Rosielily · 15/04/2018 08:00

This is dreadful but you have received a great deal of very useful advice here and I hope you are finding it helpful.

You are now 18 and have a supportive boyfriend.
I am concerned about your brother who is significantly younger than you. Who is supporting him? Could you and your boyfriend together contact his school about the abuses at home?

Are the organisations you've contacted aware of your brother's situation?
Is he getting any support at all?

As others have said, social services need to be involved, with him too.

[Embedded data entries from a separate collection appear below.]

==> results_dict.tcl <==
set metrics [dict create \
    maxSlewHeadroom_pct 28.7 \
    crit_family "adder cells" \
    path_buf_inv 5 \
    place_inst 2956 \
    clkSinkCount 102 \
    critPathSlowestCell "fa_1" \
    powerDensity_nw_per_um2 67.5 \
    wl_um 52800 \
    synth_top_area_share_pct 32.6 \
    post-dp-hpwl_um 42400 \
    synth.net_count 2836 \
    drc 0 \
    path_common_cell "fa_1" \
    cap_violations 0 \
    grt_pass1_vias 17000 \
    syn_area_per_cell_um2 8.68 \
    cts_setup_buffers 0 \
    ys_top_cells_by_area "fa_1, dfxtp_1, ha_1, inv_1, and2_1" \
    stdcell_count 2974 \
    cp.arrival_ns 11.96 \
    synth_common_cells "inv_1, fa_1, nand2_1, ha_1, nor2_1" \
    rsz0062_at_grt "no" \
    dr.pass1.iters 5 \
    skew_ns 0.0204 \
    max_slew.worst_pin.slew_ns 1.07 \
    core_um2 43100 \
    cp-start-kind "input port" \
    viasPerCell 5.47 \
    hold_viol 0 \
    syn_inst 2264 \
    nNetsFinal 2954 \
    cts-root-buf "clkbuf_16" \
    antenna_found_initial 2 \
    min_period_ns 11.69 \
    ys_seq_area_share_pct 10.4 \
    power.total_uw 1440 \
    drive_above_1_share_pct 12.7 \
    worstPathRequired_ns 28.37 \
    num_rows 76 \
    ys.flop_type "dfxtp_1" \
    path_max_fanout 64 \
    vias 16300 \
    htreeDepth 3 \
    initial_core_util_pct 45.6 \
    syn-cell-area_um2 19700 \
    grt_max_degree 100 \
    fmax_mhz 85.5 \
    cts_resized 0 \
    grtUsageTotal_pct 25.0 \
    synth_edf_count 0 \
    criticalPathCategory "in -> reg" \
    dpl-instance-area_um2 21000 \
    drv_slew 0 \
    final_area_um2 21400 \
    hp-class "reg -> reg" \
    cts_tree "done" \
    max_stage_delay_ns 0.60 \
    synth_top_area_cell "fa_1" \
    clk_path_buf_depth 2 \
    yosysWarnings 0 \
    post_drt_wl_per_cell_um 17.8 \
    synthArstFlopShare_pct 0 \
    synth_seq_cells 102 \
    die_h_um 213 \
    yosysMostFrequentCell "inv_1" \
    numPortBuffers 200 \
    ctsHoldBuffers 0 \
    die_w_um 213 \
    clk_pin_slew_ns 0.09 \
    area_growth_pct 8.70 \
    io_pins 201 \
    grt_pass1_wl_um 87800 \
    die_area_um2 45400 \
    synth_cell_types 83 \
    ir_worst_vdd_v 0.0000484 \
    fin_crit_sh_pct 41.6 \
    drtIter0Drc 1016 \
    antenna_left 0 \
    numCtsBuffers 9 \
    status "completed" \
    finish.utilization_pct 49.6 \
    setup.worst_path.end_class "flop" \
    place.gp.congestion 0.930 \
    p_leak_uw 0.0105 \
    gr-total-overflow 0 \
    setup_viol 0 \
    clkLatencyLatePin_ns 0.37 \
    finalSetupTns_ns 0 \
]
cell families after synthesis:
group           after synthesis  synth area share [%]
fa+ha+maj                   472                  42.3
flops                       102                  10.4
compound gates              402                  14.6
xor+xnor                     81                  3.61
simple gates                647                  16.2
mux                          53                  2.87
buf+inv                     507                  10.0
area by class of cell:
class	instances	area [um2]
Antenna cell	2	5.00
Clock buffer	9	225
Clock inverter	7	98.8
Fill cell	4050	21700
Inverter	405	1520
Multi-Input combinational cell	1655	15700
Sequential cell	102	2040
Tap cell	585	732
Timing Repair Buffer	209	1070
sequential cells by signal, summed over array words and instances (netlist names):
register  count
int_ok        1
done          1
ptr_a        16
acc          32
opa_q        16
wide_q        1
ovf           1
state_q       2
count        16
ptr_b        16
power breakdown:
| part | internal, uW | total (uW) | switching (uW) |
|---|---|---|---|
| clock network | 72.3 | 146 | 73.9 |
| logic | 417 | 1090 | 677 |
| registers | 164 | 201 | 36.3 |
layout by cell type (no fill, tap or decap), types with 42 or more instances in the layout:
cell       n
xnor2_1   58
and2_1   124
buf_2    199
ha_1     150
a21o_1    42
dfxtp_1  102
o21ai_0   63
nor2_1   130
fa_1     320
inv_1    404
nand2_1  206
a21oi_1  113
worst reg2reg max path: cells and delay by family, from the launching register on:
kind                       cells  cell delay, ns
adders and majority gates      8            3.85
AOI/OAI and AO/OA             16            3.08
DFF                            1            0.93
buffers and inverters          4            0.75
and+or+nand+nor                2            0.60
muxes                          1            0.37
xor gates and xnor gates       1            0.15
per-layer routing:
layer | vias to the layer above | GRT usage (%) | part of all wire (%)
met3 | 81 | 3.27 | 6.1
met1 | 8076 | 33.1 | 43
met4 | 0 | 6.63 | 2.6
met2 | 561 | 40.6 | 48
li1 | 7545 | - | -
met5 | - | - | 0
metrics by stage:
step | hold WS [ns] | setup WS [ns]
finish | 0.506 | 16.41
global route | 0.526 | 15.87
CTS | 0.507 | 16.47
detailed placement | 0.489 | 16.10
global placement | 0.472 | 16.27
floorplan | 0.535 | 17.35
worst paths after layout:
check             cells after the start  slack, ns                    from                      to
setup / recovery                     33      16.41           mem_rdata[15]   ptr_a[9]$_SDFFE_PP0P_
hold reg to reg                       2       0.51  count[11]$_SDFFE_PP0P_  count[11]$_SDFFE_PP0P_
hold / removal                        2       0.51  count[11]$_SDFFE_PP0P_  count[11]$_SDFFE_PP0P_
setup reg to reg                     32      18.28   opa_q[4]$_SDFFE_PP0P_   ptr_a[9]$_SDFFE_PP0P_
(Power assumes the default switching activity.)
## src/rtl/sir_pkg.sv

```systemverilog
package sir_pkg;
  localparam int unsigned SIR_ADDR_W = 2;

  typedef enum logic [SIR_ADDR_W-1:0] {
    SIR_REG_STATUS = 2'd0,
    SIR_REG_MASK   = 2'd1,
    SIR_REG_SRCEN  = 2'd2,
    SIR_REG_NONE   = 2'd3
  } sir_reg_e;
endpackage

```

## src/rtl/sir_event_capture.sv

```systemverilog
module sir_event_capture #(
  parameter int unsigned NUM_SRC = 16
) (
  input  logic               clk,
  input  logic               rst_n,
  input  logic [NUM_SRC-1:0] evt,
  input  logic [NUM_SRC-1:0] src_en,
  input  logic               rd_clr,
  output logic [NUM_SRC-1:0] status_q
);
  logic [NUM_SRC-1:0] evt_gated;
  logic [NUM_SRC-1:0] status_d;

  function automatic logic [NUM_SRC-1:0] f_next_status(
    input logic [NUM_SRC-1:0] cur,
    input logic [NUM_SRC-1:0] hits,
    input logic               clr
  );
    logic [NUM_SRC-1:0] kept;
    kept = clr ? '0 : cur;
    return kept | hits;
  endfunction

  always_comb evt_gated = evt & src_en;
  always_comb status_d  = f_next_status(status_q, evt_gated, rd_clr);

  always_ff @(posedge clk or negedge rst_n) begin
    if (!rst_n) status_q <= '0;
    else        status_q <= status_d;
  end

  // without a read, no captured bit drops
  assert_sticky_R1: assert property (@(posedge clk) disable iff (!rst_n)
    !rd_clr |=> ((status_q & $past(status_q)) == $past(status_q)));

  // after a read only bits hit in that cycle survive
  assert_clear_on_read_R2: assert property (@(posedge clk) disable iff (!rst_n)
    rd_clr |=> ((status_q & ~$past(evt & src_en)) == '0));

  // an enabled event is never lost, even under a clearing read
  assert_event_kept_R3: assert property (@(posedge clk) disable iff (!rst_n)
    (|(evt & src_en)) |=> ((status_q & $past(evt & src_en)) == $past(evt & src_en)));

  // a bit only rises when its source fired while enabled
  assert_no_disabled_rise_R8: assert property (@(posedge clk) disable iff (!rst_n)
    1'b1 |=> ((status_q & ~$past(status_q) & ~$past(evt & src_en)) == '0));
endmodule

```

## src/rtl/sir_host_regs.sv

```systemverilog
module sir_host_regs
  import sir_pkg::*;
#(
  parameter int unsigned NUM_SRC = 16
) (
  input  logic                  clk,
  input  logic                  rst_n,
  input  logic                  wr_en,
  input  logic                  rd_en,
  input  logic [SIR_ADDR_W-1:0] addr,
  input  logic [NUM_SRC-1:0]    wdata,
  input  logic [NUM_SRC-1:0]    status_q,
  output logic [NUM_SRC-1:0]    mask_q,
  output logic [NUM_SRC-1:0]    srcen_q,
  output logic                  rd_clr,
  output logic [NUM_SRC-1:0]    rdata_q
);
  logic wr_mask;
  logic wr_srcen;
  logic [NUM_SRC-1:0] rd_mux;

  function automatic logic [NUM_SRC-1:0] f_read_sel(
    input logic [SIR_ADDR_W-1:0] a,
    input logic [NUM_SRC-1:0]    st,
    input logic [NUM_SRC-1:0]    mk,
    input logic [NUM_SRC-1:0]    en
  );
    case (sir_reg_e'(a))
      SIR_REG_STATUS: return st;
      SIR_REG_MASK:   return mk;
      SIR_REG_SRCEN:  return en;
      default:        return '0;
    endcase
  endfunction

  always_comb begin
    wr_mask  = wr_en && (sir_reg_e'(addr) == SIR_REG_MASK);
    wr_srcen = wr_en && (sir_reg_e'(addr) == SIR_REG_SRCEN);
    rd_clr   = rd_en && (sir_reg_e'(addr) == SIR_REG_STATUS);
    rd_mux   = f_read_sel(addr, status_q, mask_q, srcen_q);
  end

  always_ff @(posedge clk or negedge rst_n) begin
    if (!rst_n) begin
      mask_q  <= '1;
      srcen_q <= '1;
      rdata_q <= '0;
    end else begin
      if (wr_mask)  mask_q  <= wdata;
      if (wr_srcen) srcen_q <= wdata;
      if (rd_en)    rdata_q <= rd_mux;
    end
  end

  // a mask write lands on the next edge
  assert_mask_write_R5: assert property (@(posedge clk) disable iff (!rst_n)
    (wr_en && addr == SIR_REG_MASK) |=> (mask_q == $past(wdata)));

  // an enable write lands on the next edge
  assert_srcen_write_R8: assert property (@(posedge clk) disable iff (!rst_n)
    (wr_en && addr == SIR_REG_SRCEN) |=> (srcen_q == $past(wdata)));

  // read data holds between read strobes
  assert_rdata_hold_R2: assert property (@(posedge clk) disable iff (!rst_n)
    !rd_en |=> $stable(rdata_q));
endmodule

```

## src/rtl/sir_irq_gen.sv

```systemverilog
module sir_irq_gen #(
  parameter int unsigned NUM_SRC = 16
) (
  input  logic               clk,
  input  logic               rst_n,
  input  logic [NUM_SRC-1:0] status_q,
  input  logic [NUM_SRC-1:0] mask_q,
  input  logic               cfg_mode,
  output logic               pending,
  output logic               irq_host_n,
  output logic               irq_local_n
);
  function automatic logic f_any_unmasked(
    input logic [NUM_SRC-1:0] st,
    input logic [NUM_SRC-1:0] mk
  );
    return |(st & ~mk);
  endfunction

  always_comb pending = f_any_unmasked(status_q, mask_q);

  always_ff @(posedge clk or negedge rst_n) begin
    if (!rst_n) begin
      irq_host_n  <= 1'b1;
      irq_local_n <= 1'b1;
    end else begin
      irq_host_n  <= ~pending;
      irq_local_n <= ~(pending & cfg_mode);
    end
  end

  // an unmasked set bit pulls the host line low next cycle
  assert_host_low_R6: assert property (@(posedge clk) disable iff (!rst_n)
    pending |=> !irq_host_n);

  // nothing unmasked, host line high
  assert_host_high_R6: assert property (@(posedge clk) disable iff (!rst_n)
    !pending |=> irq_host_n);

  // local line stays high outside configuration mode
  assert_local_gated_R7: assert property (@(posedge clk) disable iff (!rst_n)
    !cfg_mode |=> irq_local_n);

  // local line never low while host line is high
  assert_local_implies_host_R7: assert property (@(posedge clk) disable iff (!rst_n)
    !irq_local_n |-> !irq_host_n);
endmodule

```

## src/rtl/sir_status_block.sv

```systemverilog
module sir_status_block
  import sir_pkg::*;
#(
  parameter int unsigned NUM_SRC = 16
) (
  input  logic                  clk,
  input  logic                  rst_n,
  input  logic                  cfg_mode,
  input  logic [NUM_SRC-1:0]    evt,
  input  logic                  wr_en,
  input  logic                  rd_en,
  input  logic [SIR_ADDR_W-1:0] addr,
  input  logic [NUM_SRC-1:0]    wdata,
  output logic [NUM_SRC-1:0]    rdata,
  output logic                  irq_host_n,
  output logic                  irq_local_n
);
  logic [NUM_SRC-1:0] status_q;
  logic [NUM_SRC-1:0] mask_q;
  logic [NUM_SRC-1:0] srcen_q;
  logic               rd_clr;
  logic               pending;

  sir_host_regs #(.NUM_SRC(NUM_SRC)) u_regs (
    .clk      (clk),
    .rst_n    (rst_n),
    .wr_en    (wr_en),
    .rd_en    (rd_en),
    .addr     (addr),
    .wdata    (wdata),
    .status_q (status_q),
    .mask_q   (mask_q),
    .srcen_q  (srcen_q),
    .rd_clr   (rd_clr),
    .rdata_q  (rdata)
  );

  sir_event_capture #(.NUM_SRC(NUM_SRC)) u_cap (
    .clk      (clk),
    .rst_n    (rst_n),
    .evt      (evt),
    .src_en   (srcen_q),
    .rd_clr   (rd_clr),
    .status_q (status_q)
  );

  sir_irq_gen #(.NUM_SRC(NUM_SRC)) u_irq (
    .clk         (clk),
    .rst_n       (rst_n),
    .status_q    (status_q),
    .mask_q      (mask_q),
    .cfg_mode    (cfg_mode),
    .pending     (pending),
    .irq_host_n  (irq_host_n),
    .irq_local_n (irq_local_n)
  );

  // a write aimed at the status word changes no bit except through events or reads
  assert_status_write_ignored_R10: assert property (@(posedge clk) disable iff (!rst_n)
    (wr_en && addr == SIR_REG_STATUS && !rd_clr && evt == '0) |=> $stable(status_q));
endmodule

```
`config.mk`:
```
export PLATFORM = sky130hd
export DESIGN_NAME = irq_latch_ctrl
export DESIGN_NICKNAME = d
export VERILOG_FILES = /design/src/rtl/irq_pkg.sv /design/src/rtl/irq_debounce.sv /design/src/rtl/irq_status_regs.sv /design/src/rtl/irq_latch_ctrl.sv
export SDC_FILE = /design/constraint.sdc
export NUM_CORES = 1
export LEC_CHECK = 0
export ABC_AREA = 1
export BUFFER_PORTS_ARGS = -buffer_cell sky130_fd_sc_hd__buf_2
export CORE_MARGIN = 1
export CORE_UTILIZATION = 56
export CTS_CLUSTER_DIAMETER = 60
export DETAILED_ROUTE_END_ITERATION = 7
export PLACE_DENSITY_LB_ADDON = 0.25
export SLEW_MARGIN = 25
export SYNTH_ARGS = -nofsm -noshare
export SYNTH_HDL_FRONTEND = slang
export SYNTH_HIERARCHICAL = 1
export SYNTH_SLANG_ARGS = --single-unit
```
`constraint.sdc`:
```
create_clock -name clk -period 1.45 [get_ports clk]
set_input_delay 0.29 -clock clk [delete_from_list [all_inputs] [get_ports clk]]
set_output_delay 0.29 -clock clk [all_outputs]
set_load 0.02 [all_outputs]
```
$ cat src/rtl/refresh_pkg.sv
package refresh_pkg;
  localparam int CW_DIS_BIT  = 0;
  localparam int CW_TOG_BIT  = 1;
  localparam int CW_MODE_LSB = 4;
  localparam int NUM_RANKS   = 2;

  // Right-shift applied to the base interval for a mode code.
  function automatic logic [1:0] rate_shift(input logic [2:0] mode);
    case (mode)
      3'b001:  rate_shift = 2'd1;
      3'b010:  rate_shift = 2'd2;
      default: rate_shift = 2'd0;
    endcase
  endfunction
endpackage

$ cat src/rtl/refresh_shadow.sv
module refresh_shadow #(
  parameter int IVW = 16
) (
  input  logic           clk,
  input  logic           rst_n,
  input  logic [2:0]     stg_mode,
  input  logic [IVW-1:0] stg_ivl,
  input  logic           stg_tog,
  input  logic           mode_ok,
  output logic [2:0]     act_mode,
  output logic [IVW-1:0] act_ivl,
  output logic           init_busy
);
  logic           init_q, init_d;
  logic           tog_q, tog_d;
  logic [2:0]     mode_q, mode_d;
  logic [IVW-1:0] ivl_q, ivl_d;
  logic           load, mode_load;

  always_comb begin
    load      = init_q || (stg_tog != tog_q);
    mode_load = init_q || (load && mode_ok);
    init_d    = 1'b0;
    tog_d     = stg_tog;
    ivl_d     = load ? stg_ivl : ivl_q;
    mode_d    = mode_load ? stg_mode : mode_q;
  end

  always_ff @(posedge clk or negedge rst_n) begin
    if (!rst_n) begin
      init_q <= 1'b1;
      tog_q  <= 1'b0;
      mode_q <= '0;
      ivl_q  <= '0;
    end else begin
      init_q <= init_d;
      tog_q  <= tog_d;
      mode_q <= mode_d;
      ivl_q  <= ivl_d;
    end
  end

  assign act_mode  = mode_q;
  assign act_ivl   = ivl_q;
  assign init_busy = init_q;

  AST_MODE_LOCK: assert property (@(posedge clk) disable iff (!rst_n)
    (!init_q && !mode_ok) |=> $stable(mode_q));
  AST_IVL_HOLD: assert property (@(posedge clk) disable iff (!rst_n)
    (!init_q && (stg_tog == tog_q)) |=> $stable(ivl_q));
endmodule
$ cat src/rtl/ind_cfg_bridge.sv
module ind_cfg_bridge
   import ind_cfg_pkg::*;
#(
   parameter int                    HADDR_W     = 10,
   parameter logic [HADDR_W-1:0]    BASE_ADDR   = 10'h040,
   parameter int                    DATA_W      = 32,
   parameter int                    CFG_ADDR_W  = 11,
   parameter bit                    CHECK_MAP   = 1'b1,
   parameter logic [CFG_ADDR_W-1:0] MAP_LO      = 11'h200,
   parameter logic [CFG_ADDR_W-1:0] MAP_HI      = 11'h6FF,
   parameter bit                    HOST_RD_REG = 1'b0
) (
   input  logic                  clk,
   input  logic                  rst_n,
   input  logic                  host_sel,
   input  logic                  host_we,
   input  logic [HADDR_W-1:0]    host_addr,
   input  logic [DATA_W-1:0]     host_wdata,
   output logic [DATA_W-1:0]     host_rdata,
   output logic                  cfg_req,
   output logic                  cfg_wr,
   output logic [CFG_ADDR_W-1:0] cfg_addr,
   output logic [DATA_W-1:0]     cfg_wdata,
   input  logic                  cfg_ack,
   input  logic [DATA_W-1:0]     cfg_rdata
);
   initial begin
      assert (DATA_W >= 16) else $error("DATA_W must hold the command and status bits");
      assert (CFG_ADDR_W >= 1 && CFG_ADDR_W <= 15) else $error("CFG_ADDR_W out of range");
      assert (MAP_LO <= MAP_HI) else $error("mapped window is empty");
   end

   logic                  rd_data, rd_ctrl, rd_stat, wr_data, wr_ctrl;
   logic                  busy, start;
   logic                  done_rd, done_wr;
   logic [DATA_W-1:0]     done_rdata;
   logic [DATA_W-1:0]     data_q;
   logic [CFG_ADDR_W-1:0] addr_q;
   logic                  dir_q, rd_rdy_q, wr_rdy_q;
   logic [DATA_W-1:0]     rd_word;
   logic                  wdata_unused;

   assign wdata_unused = ^host_wdata;

   icb_host_decode #(
      .HADDR_W   (HADDR_W),
      .BASE_ADDR (BASE_ADDR)
   ) u_decode (
      .host_sel  (host_sel),
      .host_we   (host_we),
      .host_addr (host_addr),
      .rd_data   (rd_data),
      .rd_ctrl   (rd_ctrl),
      .rd_stat   (rd_stat),
      .wr_data   (wr_data),
      .wr_ctrl   (wr_ctrl)
   );

   assign start = wr_ctrl && !busy;

   icb_access_seq #(
      .DATA_W     (DATA_W),
      .CFG_ADDR_W (CFG_ADDR_W),
      .CHECK_MAP  (CHECK_MAP),
      .MAP_LO     (MAP_LO),
      .MAP_HI     (MAP_HI)
   ) u_seq (
      .clk         (clk),
      .rst_n       (rst_n),
      .start       (start),
      .start_wr    (host_wdata[CTRL_DIR_BIT]),
      .start_addr  (host_wdata[CFG_ADDR_W-1:0]),
      .start_wdata (data_q),
      .busy        (busy),
      .cfg_req     (cfg_req),
      .cfg_wr      (cfg_wr),
      .cfg_addr    (cfg_addr),
      .cfg_wdata   (cfg_wdata),
      .cfg_ack     (cfg_ack),
      .cfg_rdata   (cfg_rdata),
      .done_rd     (done_rd),
      .done_wr     (done_wr),
      .done_rdata  (done_rdata)
   );

   always_ff @(posedge clk) begin
      if (!rst_n) begin
         data_q   <= '0;
         addr_q   <= '0;
         dir_q    <= 1'b0;
         rd_rdy_q <= 1'b0;
         wr_rdy_q <= 1'b0;
      end else begin
         if (start) begin
            dir_q    <= host_wdata[CTRL_DIR_BIT];
            addr_q   <= host_wdata[CFG_ADDR_W-1:0];
            rd_rdy_q <= 1'b0;
            wr_rdy_q <= 1'b0;
         end
         if (done_rd) rd_rdy_q <= 1'b1;
         if (done_wr) wr_rdy_q <= 1'b1;
         if (done_rd)      data_q <= done_rdata;
         else if (wr_data) data_q <= host_wdata;
      end
   end

   always_comb begin
      rd_word = '0;
      if (rd_data) begin
         rd_word = data_q;
      end else if (rd_ctrl) begin
         rd_word[CFG_ADDR_W-1:0] = addr_q;
         rd_word[CTRL_DIR_BIT]   = dir_q;
      end else if (rd_stat) begin
         rd_word[STAT_RD_BIT] = rd_rdy_q;
         rd_word[STAT_WR_BIT] = wr_rdy_q;
      end
   end

   generate
      if (HOST_RD_REG) begin : g_rd_flop
         logic [DATA_W-1:0] rdata_q;
         always_ff @(posedge clk) begin
            if (!rst_n) rdata_q <= '0;
            else        rdata_q <= rd_word;
         end
         assign host_rdata = rdata_q;
      end else begin : g_rd_comb
         assign host_rdata = rd_word;
      end
   endgenerate

   assert_read_lands_R5: assert property (@(posedge clk) disable iff (!rst_n)
      done_rd |=> (rd_rdy_q && (data_q == $past(done_rdata))));
   assert_write_flag_R6: assert property (@(posedge clk) disable iff (!rst_n)
      done_wr |=> wr_rdy_q);
   assert_flags_cleared_R7: assert property (@(posedge clk) disable iff (!rst_n)
      start |=> (!rd_rdy_q && !wr_rdy_q));
   assert_busy_ignores_cmd_R8: assert property (@(posedge clk) disable iff (!rst_n)
      (wr_ctrl && busy) |=> ($stable(addr_q) && $stable(dir_q)));
   assert_flag_persists_R9: assert property (@(posedge clk) disable iff (!rst_n)
      ((rd_rdy_q || wr_rdy_q) && !start) |=> ($stable(rd_rdy_q) && $stable(wr_rdy_q)));
   assert_single_flag_R9: assert property (@(posedge clk) disable iff (!rst_n)
      $onehot0({rd_rdy_q, wr_rdy_q}));
endmodule

$ cat config.mk
export PLATFORM = sky130hd
export DESIGN_NAME = ind_cfg_bridge
export DESIGN_NICKNAME = d
export VERILOG_FILES = /design/src/rtl/ind_cfg_pkg.sv /design/src/rtl/icb_host_decode.sv /design/src/rtl/icb_access_seq.sv /design/src/rtl/ind_cfg_bridge.sv
export SDC_FILE = /design/constraint.sdc
export NUM_CORES = 1
export LEC_CHECK = 0
export BUFFER_PORTS_ARGS = -buffer_cell sky130_fd_sc_hd__buf_4
export CORE_MARGIN = 1
export CORE_UTILIZATION = 35
export CTS_CLUSTER_DIAMETER = 80
export DETAILED_ROUTE_END_ITERATION = 12
export HOLD_SLACK_MARGIN = 0.1
export PLACE_DENSITY = 0.66
export SLEW_MARGIN = 20
export SYNTH_ARGS = -nofsm -noshare
export SYNTH_HDL_FRONTEND = slang
export SYNTH_SLANG_ARGS = --single-unit
$ cat constraint.sdc
create_clock -name clk -period 3.2 [get_ports clk]
set_input_delay 0.48 -clock clk [delete_from_list [all_inputs] [get_ports clk]]
set_output_delay 0.48 -clock clk [all_outputs]
set_load 0.005 [all_outputs]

BettyBaggins · 15/04/2018 08:10

Op, you mention you have told a number of members of family, have you explained your brother isnt being fed properly? He will be hungry, how can we help you to get him safe and fed?

Bel04 · 15/04/2018 08:22

I might just end this thread here, I'm being asked the same questions over and over again and given the same advice over and over. I never said my brother was being "starved" just what he complains to me of being hungry and also doesn't eat all day whilst at school and that there is often little food in the house.

OP posts:
gingergenius · 15/04/2018 08:30

Bel please don't take offence. From the outside, it's clear to see that your brother is being neglected. No-one is being horrible to you but sadly you've been subjected to this for so long it seems normal. It's not. Your brother should not be hungry. He should not go through school all day without eating. Your mother is neglecting him and social services need to be involved.

GlitteryFluff · 15/04/2018 08:34

This situation is awful op.
Sorry this has become your norm.
But please help your brother, and in turn you. Call social services.